[Source records — start]
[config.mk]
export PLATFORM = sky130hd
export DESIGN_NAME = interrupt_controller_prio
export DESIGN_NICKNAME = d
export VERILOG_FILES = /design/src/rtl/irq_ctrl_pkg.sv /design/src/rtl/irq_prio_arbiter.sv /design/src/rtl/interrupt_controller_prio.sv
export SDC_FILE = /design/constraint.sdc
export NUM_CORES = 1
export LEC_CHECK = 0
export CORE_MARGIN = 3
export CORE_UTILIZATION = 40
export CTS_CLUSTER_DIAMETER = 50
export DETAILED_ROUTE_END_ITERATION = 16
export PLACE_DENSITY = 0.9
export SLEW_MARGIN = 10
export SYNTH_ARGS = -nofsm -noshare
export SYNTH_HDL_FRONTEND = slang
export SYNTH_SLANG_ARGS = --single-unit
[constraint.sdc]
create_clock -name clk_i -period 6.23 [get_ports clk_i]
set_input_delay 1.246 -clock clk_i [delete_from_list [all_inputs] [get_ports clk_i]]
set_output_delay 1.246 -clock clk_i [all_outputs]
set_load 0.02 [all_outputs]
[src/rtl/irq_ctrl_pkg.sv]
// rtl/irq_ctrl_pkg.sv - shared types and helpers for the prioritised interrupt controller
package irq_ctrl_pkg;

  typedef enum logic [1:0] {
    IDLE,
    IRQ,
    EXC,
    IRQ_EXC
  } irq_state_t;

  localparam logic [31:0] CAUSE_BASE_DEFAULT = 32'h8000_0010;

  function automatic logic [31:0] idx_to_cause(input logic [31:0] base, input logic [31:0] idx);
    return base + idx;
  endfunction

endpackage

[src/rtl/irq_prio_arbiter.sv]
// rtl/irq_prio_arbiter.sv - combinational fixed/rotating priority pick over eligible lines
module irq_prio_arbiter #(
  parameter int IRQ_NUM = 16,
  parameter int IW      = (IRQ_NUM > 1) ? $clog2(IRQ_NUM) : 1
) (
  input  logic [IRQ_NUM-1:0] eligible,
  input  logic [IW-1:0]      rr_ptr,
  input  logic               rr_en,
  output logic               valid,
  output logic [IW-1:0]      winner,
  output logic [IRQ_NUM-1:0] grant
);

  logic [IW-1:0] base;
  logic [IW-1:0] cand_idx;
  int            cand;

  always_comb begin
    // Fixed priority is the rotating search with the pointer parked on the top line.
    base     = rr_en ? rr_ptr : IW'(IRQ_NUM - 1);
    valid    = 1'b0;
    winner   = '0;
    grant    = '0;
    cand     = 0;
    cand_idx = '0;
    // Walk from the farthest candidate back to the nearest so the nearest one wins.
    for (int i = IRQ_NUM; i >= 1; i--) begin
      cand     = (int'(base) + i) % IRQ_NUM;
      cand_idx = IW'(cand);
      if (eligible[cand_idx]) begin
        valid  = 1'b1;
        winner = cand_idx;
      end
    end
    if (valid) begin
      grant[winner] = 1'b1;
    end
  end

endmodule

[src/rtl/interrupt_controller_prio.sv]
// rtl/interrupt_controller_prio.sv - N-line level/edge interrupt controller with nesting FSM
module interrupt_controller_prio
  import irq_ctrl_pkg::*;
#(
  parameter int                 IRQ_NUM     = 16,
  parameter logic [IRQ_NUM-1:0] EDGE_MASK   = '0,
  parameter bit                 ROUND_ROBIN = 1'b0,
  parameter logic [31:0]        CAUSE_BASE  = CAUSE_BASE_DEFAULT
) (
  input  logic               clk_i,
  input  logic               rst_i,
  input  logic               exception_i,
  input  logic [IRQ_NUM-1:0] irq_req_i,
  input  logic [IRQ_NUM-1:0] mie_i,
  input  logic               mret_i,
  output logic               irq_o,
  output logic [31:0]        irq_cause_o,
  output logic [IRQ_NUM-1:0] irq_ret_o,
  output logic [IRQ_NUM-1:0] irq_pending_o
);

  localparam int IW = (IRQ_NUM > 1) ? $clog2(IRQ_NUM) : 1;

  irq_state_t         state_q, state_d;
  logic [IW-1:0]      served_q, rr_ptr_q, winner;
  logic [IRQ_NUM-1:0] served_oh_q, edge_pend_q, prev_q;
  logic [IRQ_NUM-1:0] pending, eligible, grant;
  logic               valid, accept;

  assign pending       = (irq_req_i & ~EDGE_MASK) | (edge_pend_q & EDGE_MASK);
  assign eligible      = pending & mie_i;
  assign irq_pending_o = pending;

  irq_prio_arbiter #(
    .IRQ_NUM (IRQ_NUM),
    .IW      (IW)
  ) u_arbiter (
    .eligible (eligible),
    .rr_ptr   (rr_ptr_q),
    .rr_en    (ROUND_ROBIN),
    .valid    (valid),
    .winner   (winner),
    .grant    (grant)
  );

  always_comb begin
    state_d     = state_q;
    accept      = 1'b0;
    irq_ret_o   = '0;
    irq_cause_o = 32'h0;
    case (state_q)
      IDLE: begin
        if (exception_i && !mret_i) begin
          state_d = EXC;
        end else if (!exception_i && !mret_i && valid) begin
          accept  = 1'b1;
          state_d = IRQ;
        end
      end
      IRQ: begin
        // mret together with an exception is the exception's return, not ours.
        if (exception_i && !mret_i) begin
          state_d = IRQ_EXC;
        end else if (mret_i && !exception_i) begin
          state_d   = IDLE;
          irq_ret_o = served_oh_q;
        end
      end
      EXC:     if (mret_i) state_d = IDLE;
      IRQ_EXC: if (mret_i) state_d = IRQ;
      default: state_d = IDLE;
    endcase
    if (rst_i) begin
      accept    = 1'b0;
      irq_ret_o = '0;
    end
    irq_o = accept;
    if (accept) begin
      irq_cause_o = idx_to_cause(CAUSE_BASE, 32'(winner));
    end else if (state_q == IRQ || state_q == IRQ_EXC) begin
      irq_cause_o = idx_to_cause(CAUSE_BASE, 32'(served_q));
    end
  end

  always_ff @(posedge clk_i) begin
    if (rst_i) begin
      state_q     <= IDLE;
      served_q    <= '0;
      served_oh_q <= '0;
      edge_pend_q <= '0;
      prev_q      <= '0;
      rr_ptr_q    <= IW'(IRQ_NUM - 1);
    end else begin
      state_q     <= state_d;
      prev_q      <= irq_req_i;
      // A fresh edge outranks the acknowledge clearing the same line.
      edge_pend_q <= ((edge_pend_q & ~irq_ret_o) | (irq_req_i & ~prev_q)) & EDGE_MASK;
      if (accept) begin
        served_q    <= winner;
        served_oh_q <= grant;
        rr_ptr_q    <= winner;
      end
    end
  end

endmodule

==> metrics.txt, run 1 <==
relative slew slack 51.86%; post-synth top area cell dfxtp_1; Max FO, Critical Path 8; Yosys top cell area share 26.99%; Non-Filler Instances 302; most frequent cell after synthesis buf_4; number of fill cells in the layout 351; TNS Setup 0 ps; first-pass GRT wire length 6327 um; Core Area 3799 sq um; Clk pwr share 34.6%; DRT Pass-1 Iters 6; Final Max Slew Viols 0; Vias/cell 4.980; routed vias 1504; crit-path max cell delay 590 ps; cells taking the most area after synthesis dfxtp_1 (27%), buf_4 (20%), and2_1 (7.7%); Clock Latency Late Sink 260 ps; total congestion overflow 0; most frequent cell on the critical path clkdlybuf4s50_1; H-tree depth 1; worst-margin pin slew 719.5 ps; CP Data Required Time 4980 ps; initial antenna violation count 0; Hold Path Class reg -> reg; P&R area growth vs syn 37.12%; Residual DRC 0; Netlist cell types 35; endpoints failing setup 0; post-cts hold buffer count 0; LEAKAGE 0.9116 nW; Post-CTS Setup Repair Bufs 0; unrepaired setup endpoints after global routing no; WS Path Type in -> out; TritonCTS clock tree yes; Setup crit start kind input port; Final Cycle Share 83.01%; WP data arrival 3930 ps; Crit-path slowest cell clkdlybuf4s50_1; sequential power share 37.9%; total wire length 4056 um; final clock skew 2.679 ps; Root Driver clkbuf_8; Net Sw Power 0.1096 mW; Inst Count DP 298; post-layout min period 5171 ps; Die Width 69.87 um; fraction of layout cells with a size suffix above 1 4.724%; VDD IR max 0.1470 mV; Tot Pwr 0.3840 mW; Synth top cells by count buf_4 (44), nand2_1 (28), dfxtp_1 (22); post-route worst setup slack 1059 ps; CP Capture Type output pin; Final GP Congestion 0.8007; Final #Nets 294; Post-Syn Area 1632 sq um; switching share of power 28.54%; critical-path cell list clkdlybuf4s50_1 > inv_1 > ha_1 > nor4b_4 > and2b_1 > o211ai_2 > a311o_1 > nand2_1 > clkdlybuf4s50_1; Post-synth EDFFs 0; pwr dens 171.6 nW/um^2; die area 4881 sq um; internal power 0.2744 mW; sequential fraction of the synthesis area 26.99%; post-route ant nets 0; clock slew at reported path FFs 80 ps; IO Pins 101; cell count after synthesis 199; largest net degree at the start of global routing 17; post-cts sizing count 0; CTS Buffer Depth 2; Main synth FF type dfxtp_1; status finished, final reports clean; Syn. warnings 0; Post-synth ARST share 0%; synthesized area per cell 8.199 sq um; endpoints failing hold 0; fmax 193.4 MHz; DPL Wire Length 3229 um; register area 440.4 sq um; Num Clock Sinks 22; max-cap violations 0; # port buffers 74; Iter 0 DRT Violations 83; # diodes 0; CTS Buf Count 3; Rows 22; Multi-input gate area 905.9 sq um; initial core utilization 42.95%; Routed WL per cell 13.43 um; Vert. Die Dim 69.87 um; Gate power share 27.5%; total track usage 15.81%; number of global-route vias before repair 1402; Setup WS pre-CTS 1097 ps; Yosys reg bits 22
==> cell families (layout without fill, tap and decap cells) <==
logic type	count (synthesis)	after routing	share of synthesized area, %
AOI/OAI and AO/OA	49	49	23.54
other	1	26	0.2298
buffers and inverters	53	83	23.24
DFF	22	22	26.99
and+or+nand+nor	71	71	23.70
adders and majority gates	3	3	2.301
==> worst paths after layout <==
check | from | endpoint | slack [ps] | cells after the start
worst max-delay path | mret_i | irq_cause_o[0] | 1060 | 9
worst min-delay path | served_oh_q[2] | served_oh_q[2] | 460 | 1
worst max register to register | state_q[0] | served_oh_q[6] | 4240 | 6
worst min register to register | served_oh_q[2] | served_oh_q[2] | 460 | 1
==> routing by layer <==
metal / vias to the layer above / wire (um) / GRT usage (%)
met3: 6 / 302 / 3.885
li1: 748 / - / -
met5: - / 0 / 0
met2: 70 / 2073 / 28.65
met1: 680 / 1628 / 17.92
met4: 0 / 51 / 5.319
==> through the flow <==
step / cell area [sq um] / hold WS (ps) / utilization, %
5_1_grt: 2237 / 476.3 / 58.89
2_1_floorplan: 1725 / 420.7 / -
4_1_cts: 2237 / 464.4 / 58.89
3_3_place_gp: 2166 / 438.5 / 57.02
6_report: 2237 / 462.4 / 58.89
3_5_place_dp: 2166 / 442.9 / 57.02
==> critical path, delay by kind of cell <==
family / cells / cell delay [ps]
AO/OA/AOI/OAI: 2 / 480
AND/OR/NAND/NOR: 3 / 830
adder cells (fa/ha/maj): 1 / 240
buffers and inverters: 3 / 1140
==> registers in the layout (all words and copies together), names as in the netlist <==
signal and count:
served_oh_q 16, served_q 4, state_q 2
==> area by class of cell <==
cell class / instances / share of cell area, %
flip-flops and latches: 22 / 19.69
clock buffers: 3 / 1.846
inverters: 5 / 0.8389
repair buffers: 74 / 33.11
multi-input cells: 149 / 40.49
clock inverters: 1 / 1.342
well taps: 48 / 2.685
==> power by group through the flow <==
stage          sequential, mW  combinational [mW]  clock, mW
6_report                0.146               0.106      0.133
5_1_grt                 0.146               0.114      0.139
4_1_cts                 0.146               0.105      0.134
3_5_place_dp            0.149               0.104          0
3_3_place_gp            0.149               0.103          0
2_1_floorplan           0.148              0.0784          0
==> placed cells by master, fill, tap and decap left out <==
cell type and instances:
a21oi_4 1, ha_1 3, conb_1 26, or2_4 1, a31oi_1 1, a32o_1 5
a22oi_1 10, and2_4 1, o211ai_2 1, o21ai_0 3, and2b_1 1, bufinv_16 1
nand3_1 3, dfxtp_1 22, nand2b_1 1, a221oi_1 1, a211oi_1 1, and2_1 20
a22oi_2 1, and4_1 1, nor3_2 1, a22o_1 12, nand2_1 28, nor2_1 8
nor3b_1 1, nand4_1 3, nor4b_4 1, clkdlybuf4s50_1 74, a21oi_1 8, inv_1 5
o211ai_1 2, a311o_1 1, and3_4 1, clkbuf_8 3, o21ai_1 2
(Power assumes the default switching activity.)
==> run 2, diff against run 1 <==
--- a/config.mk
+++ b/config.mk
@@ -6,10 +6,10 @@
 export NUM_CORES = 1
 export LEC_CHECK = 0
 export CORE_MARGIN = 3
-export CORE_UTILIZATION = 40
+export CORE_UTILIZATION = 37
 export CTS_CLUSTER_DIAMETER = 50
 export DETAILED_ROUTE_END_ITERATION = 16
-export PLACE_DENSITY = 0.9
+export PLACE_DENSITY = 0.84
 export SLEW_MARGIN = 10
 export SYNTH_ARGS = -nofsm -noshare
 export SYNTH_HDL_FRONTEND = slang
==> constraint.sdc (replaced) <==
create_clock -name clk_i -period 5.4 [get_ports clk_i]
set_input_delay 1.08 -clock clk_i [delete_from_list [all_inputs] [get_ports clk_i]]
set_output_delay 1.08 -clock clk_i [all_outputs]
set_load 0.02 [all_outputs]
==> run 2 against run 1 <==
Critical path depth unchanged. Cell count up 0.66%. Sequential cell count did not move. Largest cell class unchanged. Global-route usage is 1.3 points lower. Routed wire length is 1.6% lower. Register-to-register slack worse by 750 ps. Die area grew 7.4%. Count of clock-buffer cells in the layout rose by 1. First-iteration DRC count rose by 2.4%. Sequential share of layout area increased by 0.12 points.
[Source records — finish]
Assigned task: Could you count the lines of the listing above that hold the word "through" and give only the total?

Reply: 2